Remix.run Logo
renewiltord 15 hours ago

Opus 4.6 is a very good model but harness around it is good too. It can talk about sensitive subjects without getting guardrail-whacked.

This is much more reliable than ChatGPT guardrail which has a random element with same prompt. Perhaps leakage from improperly cleared context from other request in queue or maybe A/B test on guardrail but I have sometimes had it trigger on innocuous request like GDP retrieval and summary with bucketing.
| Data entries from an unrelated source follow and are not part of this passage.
`config.mk`:
```
export PLATFORM = sky130hd
export DESIGN_NAME = cordic_rot_replay_engine_flat
export DESIGN_NICKNAME = d
export VERILOG_FILES = /design/src/rtl/cordic_rot_replay_engine_if.sv /design/src/rtl/cordic_rot_replay_engine.sv /design/src/flat_wrapper.sv
export SDC_FILE = /design/constraint.sdc
export NUM_CORES = 1
export LEC_CHECK = 0
export BUFFER_PORTS_ARGS = -buffer_cell sky130_fd_sc_hd__buf_4
export CORE_ASPECT_RATIO = 1.5
export CORE_MARGIN = 8
export CORE_UTILIZATION = 35
export DETAILED_ROUTE_END_ITERATION = 16
export GPL_TIMING_DRIVEN = 0
export PLACE_DENSITY = 0.56
export SYNTH_ARGS = -nofsm -noshare
export SYNTH_HDL_FRONTEND = slang
export SYNTH_SLANG_ARGS = --single-unit
export TNS_END_PERCENT = 5
```
`constraint.sdc`:
```
create_clock -name clk -period 5.1 [get_ports clk]
set_input_delay 0.51 -clock clk [delete_from_list [all_inputs] [get_ports clk]]
set_output_delay 0.51 -clock clk [all_outputs]
set_load 0.005 [all_outputs]
```
`src/rtl/cordic_rot_replay_engine_if.sv`:
```
// Handshake/data bundle between the vectoring chain, the rotation replay engine and the caller.
// Signal names follow the block's documented port list.
interface cordic_rot_replay_engine_if #(
  parameter int unsigned CORDIC_WIDTH = 22
);
  logic                           micro_rot_i;
  logic                           micro_rot_valid_i;
  logic                           microRot_in_start;
  logic                           inverse;
  logic                           enable;
  logic signed [CORDIC_WIDTH-1:0] x_in;
  logic signed [CORDIC_WIDTH-1:0] y_in;
  logic signed [CORDIC_WIDTH-1:0] x_out;
  logic signed [CORDIC_WIDTH-1:0] y_out;
  logic                           dirs_ready;
  logic                           busy;
  logic                           done;
  logic                           start_err;

  modport master (
    output micro_rot_i, micro_rot_valid_i, microRot_in_start, inverse, enable, x_in, y_in,
    input  x_out, y_out, dirs_ready, busy, done, start_err
  );

  modport slave (
    input  micro_rot_i, micro_rot_valid_i, microRot_in_start, inverse, enable, x_in, y_in,
    output x_out, y_out, dirs_ready, busy, done, start_err
  );
endinterface

```
`src/rtl/cordic_rot_replay_engine.sv`:
```
// Captures CORDIC vectoring direction bits and replays them, one micro-rotation per cycle,
// on a new vector (forward or inverse). No gain compensation is applied here.
module cordic_rot_replay_engine #(
  parameter int unsigned CORDIC_WIDTH = 22,
  parameter int unsigned N_ITER       = 16,
  parameter int unsigned CNT_W        = 5
) (
  input  logic                        clk,
  input  logic                        nreset,
  cordic_rot_replay_engine_if.slave   bus
);

  localparam int unsigned IdxW = (N_ITER > 1) ? $clog2(N_ITER) : 1;

  typedef enum logic [1:0] {StIdle, StRotate, StDone} state_e;

  state_e state_q, state_d;

  logic [N_ITER-1:0]              cap_buf_q, cap_buf_d;
  logic [CNT_W-1:0]               cap_cnt_q, cap_cnt_d;
  logic                           dirs_ready_q, dirs_ready_d;
  logic [N_ITER-1:0]              work_q, work_d;
  logic                           inv_q, inv_d;
  logic [CNT_W-1:0]               iter_q, iter_d;
  logic signed [CORDIC_WIDTH-1:0] x_q, x_d, y_q, y_d;
  logic signed [CORDIC_WIDTH-1:0] x_out_q, x_out_d, y_out_q, y_out_d;
  logic                           busy_q, busy_d;
  logic                           done_q, done_d;
  logic                           start_err_q, start_err_d;

  logic                           dir;
  logic signed [CORDIC_WIDTH-1:0] x_sh, y_sh;

  // State register and all datapath/output registers.
  always_ff @(posedge clk or negedge nreset) begin
    if (!nreset) begin
      state_q      <= StIdle;
      cap_buf_q    <= '0;
      cap_cnt_q    <= '0;
      dirs_ready_q <= 1'b0;
      work_q       <= '0;
      inv_q        <= 1'b0;
      iter_q       <= '0;
      x_q          <= '0;
      y_q          <= '0;
      x_out_q      <= '0;
      y_out_q      <= '0;
      busy_q       <= 1'b0;
      done_q       <= 1'b0;
      start_err_q  <= 1'b0;
    end else begin
      state_q      <= state_d;
      cap_buf_q    <= cap_buf_d;
      cap_cnt_q    <= cap_cnt_d;
      dirs_ready_q <= dirs_ready_d;
      work_q       <= work_d;
      inv_q        <= inv_d;
      iter_q       <= iter_d;
      x_q          <= x_d;
      y_q          <= y_d;
      x_out_q      <= x_out_d;
      y_out_q      <= y_out_d;
      busy_q       <= busy_d;
      done_q       <= done_d;
      start_err_q  <= start_err_d;
    end
  end

  // Capture runs regardless of FSM state; the rotation works from its own copy.
  always_comb begin
    cap_buf_d    = cap_buf_q;
    cap_cnt_d    = cap_cnt_q;
    dirs_ready_d = dirs_ready_q;
    if (bus.micro_rot_valid_i) begin
      if (bus.microRot_in_start) begin
        cap_buf_d    = '0;
        cap_buf_d[0] = bus.micro_rot_i;
        cap_cnt_d    = CNT_W'(1);
        dirs_ready_d = (N_ITER == 1);
      end else if (cap_cnt_q != '0 && cap_cnt_q < CNT_W'(N_ITER)) begin
        cap_buf_d[cap_cnt_q[IdxW-1:0]] = bus.micro_rot_i;
        cap_cnt_d    = cap_cnt_q + CNT_W'(1);
        dirs_ready_d = (cap_cnt_q == CNT_W'(N_ITER - 1));
      end
    end
  end

  // Next-state logic.
  always_comb begin
    state_d = state_q;
    unique case (state_q)
      StIdle:   if (bus.enable && dirs_ready_q) state_d = StRotate;
      StRotate: if (iter_q == CNT_W'(N_ITER - 1)) state_d = StDone;
      StDone:   state_d = StIdle;
      default:  state_d = StIdle;
    endcase
  end

  // Shifting by iter_q == 0 reproduces the unscaled 45 degree first stage.
  assign dir  = work_q[iter_q[IdxW-1:0]] ^ inv_q;
  assign x_sh = x_q >>> iter_q;
  assign y_sh = y_q >>> iter_q;

  // Datapath and output next-state logic.
  always_comb begin
    work_d      = work_q;
    inv_d       = inv_q;
    iter_d      = iter_q;
    x_d         = x_q;
    y_d         = y_q;
    x_out_d     = x_out_q;
    y_out_d     = y_out_q;
    busy_d      = busy_q;
    done_d      = 1'b0;
    start_err_d = 1'b0;
    unique case (state_q)
      StIdle: begin
        if (bus.enable) begin
          if (dirs_ready_q) begin
            x_d    = bus.x_in;
            y_d    = bus.y_in;
            work_d = cap_buf_q;
            inv_d  = bus.inverse;
            iter_d = '0;
            busy_d = 1'b1;
          end else begin
            start_err_d = 1'b1;
          end
        end
      end
      StRotate: begin
        if (dir) begin
          x_d = x_q - y_sh;
          y_d = y_q + x_sh;
        end else begin
          x_d = x_q + y_sh;
          y_d = y_q - x_sh;
        end
        iter_d      = iter_q + CNT_W'(1);
        start_err_d = bus.enable;
      end
      StDone: begin
        x_out_d     = x_q;
        y_out_d     = y_q;
        done_d      = 1'b1;
        busy_d      = 1'b0;
        start_err_d = bus.enable;
      end
      default: ;
    endcase
  end

  assign bus.x_out      = x_out_q;
  assign bus.y_out      = y_out_q;
  assign bus.dirs_ready = dirs_ready_q;
  assign bus.busy       = busy_q;
  assign bus.done       = done_q;
  assign bus.start_err  = start_err_q;

endmodule

```
`src/flat_wrapper.sv`:
```
// flat-port wrapper written by rule: the top's interface ports become plain ports
module cordic_rot_replay_engine_flat 
#(
  parameter int unsigned CORDIC_WIDTH = 22,
  parameter int unsigned N_ITER       = 16,
  parameter int unsigned CNT_W        = 5
)
  (clk, nreset, bus_micro_rot_i, bus_micro_rot_valid_i, bus_microRot_in_start, bus_inverse, bus_enable, bus_x_in, bus_y_in, bus_x_out, bus_y_out, bus_dirs_ready, bus_busy, bus_done, bus_start_err);
  cordic_rot_replay_engine_if #(.CORDIC_WIDTH(CORDIC_WIDTH)) bus_i ();
  input  logic clk;
  input  logic nreset;
  input wire logic [$bits(bus_i.micro_rot_i)-1:0] bus_micro_rot_i;
  input wire logic [$bits(bus_i.micro_rot_valid_i)-1:0] bus_micro_rot_valid_i;
  input wire logic [$bits(bus_i.microRot_in_start)-1:0] bus_microRot_in_start;
  input wire logic [$bits(bus_i.inverse)-1:0] bus_inverse;
  input wire logic [$bits(bus_i.enable)-1:0] bus_enable;
  input wire logic [$bits(bus_i.x_in)-1:0] bus_x_in;
  input wire logic [$bits(bus_i.y_in)-1:0] bus_y_in;
  output wire logic [$bits(bus_i.x_out)-1:0] bus_x_out;
  output wire logic [$bits(bus_i.y_out)-1:0] bus_y_out;
  output wire logic [$bits(bus_i.dirs_ready)-1:0] bus_dirs_ready;
  output wire logic [$bits(bus_i.busy)-1:0] bus_busy;
  output wire logic [$bits(bus_i.done)-1:0] bus_done;
  output wire logic [$bits(bus_i.start_err)-1:0] bus_start_err;
  assign bus_i.micro_rot_i = bus_micro_rot_i;
  assign bus_i.micro_rot_valid_i = bus_micro_rot_valid_i;
  assign bus_i.microRot_in_start = bus_microRot_in_start;
  assign bus_i.inverse = bus_inverse;
  assign bus_i.enable = bus_enable;
  assign bus_i.x_in = bus_x_in;
  assign bus_i.y_in = bus_y_in;
  assign bus_x_out = bus_i.x_out;
  assign bus_y_out = bus_i.y_out;
  assign bus_dirs_ready = bus_i.dirs_ready;
  assign bus_busy = bus_i.busy;
  assign bus_done = bus_i.done;
  assign bus_start_err = bus_i.start_err;
  cordic_rot_replay_engine #(.CORDIC_WIDTH(CORDIC_WIDTH), .N_ITER(N_ITER), .CNT_W(CNT_W)) u_core (.clk(clk), .nreset(nreset), .bus(bus_i));
endmodule
```
==> reports/results.tsv <==
stage	metric	value	unit
global_routing	antenna_found_initial	0	
final_layout	final_common_cell	buf_4	
synth	synth_ff_type	dfrtp_1	
synth	syn_nets	1335	
clocking	cts_made_buffers	17	
placed_design	io_buffers	98	
sta	setup_ws	-0.0609	ns
placed_design	post-dp-hpwl	35800	microns
sta	fmax	194	MHz
global_routing	grt_pass1_vias	11165	
worst_setup_path	cp-start-kind	flip-flop	
global_routing	grt_max_degree	76	
die	io_pins	99	
synth	synth-edff-count	0	
sta	timing.final.crit_share	101	%
synth	netlist_instances	1224	
sta	slew_viol_final	0	
worst_setup_path	cp_max_fo	10	
route	drt_iter0_markers	840	
sta	post-route-min-period	5.16	ns
run_status	status	finished, violations left	
global_routing	grt_overflow_total	0	
final_layout	final_cell_mix	146 x buf_4, 135 x dfrtp_1, 122 x nand2_1, 100 x a21oi_1, 80 x nor2_1	
placed_design	gp_congestion	0.990	
sta	finalSetupViolCount	2	
global_routing	grt_pass1_wl	69800	microns
clocking	cts_tree	built	
run_status	violations	negative setup slack	
min_path	min_path_type	in2async	
die	die-area	38900	sq um
synth	yosysWarnings	0	
die	row_count	81	
synth	ys_async_sr_fraction	100	%
job	max_cap_viol_count	0	
route	vias	10793	
route	viasPerCell	5.94	
final_layout	diodes	0	
clocking	clk_pin_slew_worst_paths	0.07	ns
sta	finalHoldViolCount	0	
sta	maxSlewHeadroom	19.5	%
final_layout	area_growth	26.1	%
sta	grt_setup_unrepaired	yes	
die	die_h	238	microns
worst_setup_path	worstSetupPathType	reg2reg	
synth	yosysTopAreaCell	dfrtp_1	
clocking	cts-root-buf	clkbuf_16	
die	die_x	164	microns
die	floorplan.initialDensity	35.3	%
sta	worst_slew_pin_slew	1.21	ns
worst_setup_path	timing.critical_path.from	u_core.iter_q[2]	
route	first_pass_iters	5	
clocking	cts_buffer_depth	2	
synth	syn_avg_cell_area	9.36	sq um
synth	synth_area_leaders	dfrtp_1 30%, mux4_2 9.0%, mux2_2 6.6%	
clocking	htreeDepth	4	
worst_setup_path	crit_arrival	5.54	ns
route	wl_per_cell	25.8	microns
synth	synth_top_cell_area_share	29.9	%
worst_setup_path	worstPathRequired	5.48	ns
sta	fin_skew	0.0149	ns
clocking	clock-sinks	137	
global_routing	track_usage	24.3	%
die	core_area	32400	sq um
worst_setup_path	r2r-start	u_core.iter_q[2]	
synth	synth_seq_cells	137	
worst_setup_path	endpoint_kind	flip-flop	
synth	syn_area	11500	sq um
final_layout	utilization	44.5	%
synth	synth_sequential_area_ratio	29.9	%
placed_design	post-place-ws	-1.80	ns
route	remaining_drc_errors	0	
route	ant_nets	0	
final_layout	num-nets-final	1501	
final_layout	n_fill_cell	3181	
route	routed_wl	46900	microns
final_layout	drive_above_1_share	30.6	%
synth	ys_types	80	
clocking	clkLatencyLatePin	0.46	ns
-- synthesized netlist by cell type, drive strengths merged, types with 35 or more instances --
cell	n
a21oi	109
clkbuf	47
dfrtp	137
ha	58
mux2	68
mux2i	54
mux4	47
nand2	123
nand3	35
nor2	84
o21ai	68
xnor2	42
xor2	35
-- sequential cells by signal, indices dropped and copies added (netlist names) --
register,flops
u_core.y_q,22
u_core.bus.dirs_ready,1
u_core.bus.busy,1
u_core.cap_cnt_q,5
u_core.work_q,16
u_core.state_q,2
u_core.bus.done,1
u_core.x_q,22
u_core.bus.start_err,1
u_core.inv_q,1
u_core.iter_q,5
u_core.cap_buf_q,16
u_core.bus.x_out,22
u_core.bus.y_out,22
-- worst max-delay path, cell delays in order, from the launching register on --
cell,delay (ns)
dfrtp_1,0.34
buf_6,0.15
buf_8,0.17
buf_12,0.16
mux4_2,0.32
mux2_4,0.30
a221o_1,0.36
a21o_1,0.20
inv_2,0.08
ha_4,0.15
o311a_1,0.18
and4_4,0.26
nor3b_4,0.29
buf_4,0.18
nor3_2,0.03
o21ai_1,0.14
o21ai_1,0.09
ha_1,0.38
o21a_1,0.21
o21ai_4,0.10
nor4_4,0.29
nor4_2,0.07
o21ba_2,0.22
or3_1,0.31
nand3_1,0.08
-- layout make-up --
class	count	area (sq um)	area share (%)
Buffer	79	573	3.97
Inverter	26	105	0.728
Timing Repair inverter	1	5.00	0.0346
Tap cell	415	519	3.59
Timing Repair Buffer	148	1150	7.95
Clock inverter	14	114	0.788
Clock buffer	18	439	3.04
Sequential cell	137	3430	23.8
Multi-Input combinational cell	980	8110	56.1
-- logic make-up (layout without fill, tap and decap cells) --
kind of cell / count (synthesis) / count (layout) / share of synthesized area, %
mux: 169 / 169 / 20.7
fa+ha+maj: 60 / 60 / 6.69
simple gates: 358 / 358 / 14.7
xor+xnor: 77 / 77 / 5.89
buf+inv: 107 / 286 / 4.24
compound gates: 316 / 316 / 17.8
flops: 137 / 137 / 29.9
-- through the flow --
| stage | instance area [sq um] | TNS, ns | hold slack [ns] | cells |
|---|---|---|---|---|
| global route | 14400 | -1.17 | 0.0689 | 1818 |
| finish | 14400 | -0.0970 | 0.0248 | 1818 |
| detailed placement | 12700 | -32.34 | 0.477 | 1739 |
| floorplan | 11500 | 0 | 0.214 | 1224 |
| CTS | 14000 | -0.0421 | 0.0308 | 1798 |
| global placement | 12700 | -35.89 | 0.474 | 1737 |
-- layer usage --
metal  wire, microns  GRT usage [%]  share of wire [%]  vias up
li1                -              -                  -     4874
met1           15900           24.5                 34     5298
met2           24000           42.6                 51      436
met3            2300           3.97                4.9      185
met4            4660           21.2                9.9        0
met5               0              0                  0        -
-- path summary, 6_finish.rpt --
check | end | slack [ns] | depth (start not counted)
min in group clk | u_core.cap_cnt_q[4] | 0.29 | 2
max | u_core.y_q[21] | -0.06 | 24
max reg2reg | u_core.y_q[21] | -0.06 | 24
min reg2reg | u_core.cap_buf_q[0] | 0.49 | 2
min | u_core.bus.x_out[17] | 0.02 | 1
max in group asynchronous | u_core.iter_q[0] | 4.25 | 2
-- what timing repair did --
| item | in CTS | in global routing |
|---|---|---|
| endpoints found under the setup margin | 33 | 21 |
| cloned | 0 | 1 |
| buffers inserted | 29 | 18 |
| resized for setup | 129 | 62 |
| hold buffers | 0 | 0 |
| pin swaps | 26 | 30 |
Power is not shown: default switching activity piles up to over one toggle a cycle in this logic, so the estimate is an artifact.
menzoic 15 hours ago | parent | next [-]

I would think it’s due to the non determinism. Leaking context would be an unacceptable flaw since many users rely on the same instance.

A/B test is plausible but unlikely since that is typically for testing user behavior. For testing model output you can do that with offline evaluations.

sciencejerk 12 hours ago | parent [-]

Can you explain the "same instance" and user isolation? Can context be leaked since it is (secretly?) shared? Explain pls, genuinely curious

tbossanova 15 hours ago | parent | prev [-]

What kind of value do you get from talking to it about “sensitive” subjects? Speaking as someone who doesn’t use AI, so I don’t really understand what kind of conversation you’re talking about

NiloCK 14 hours ago | parent | next [-]

The most boring example is somehow the best example.

A couple of years back there was a Canadian national u18 girls baseball tournament in my town - a few blocks from my house in fact. My girls and I watched a fair bit of the tournament, and there was a standout dominating pitcher who threw 20% faster than any other pitcher in the tournament. Based on the overall level of competition (women's baseball is pretty strong in Canada) and her outlier status, I assumed she must be throwing pretty close to world-class fastballs.

Curiosity piqued, I asked some model(s) about world-records for women's fastballs. But they wouldn't talk about it. Or, at least, they wouldn't talk specifics.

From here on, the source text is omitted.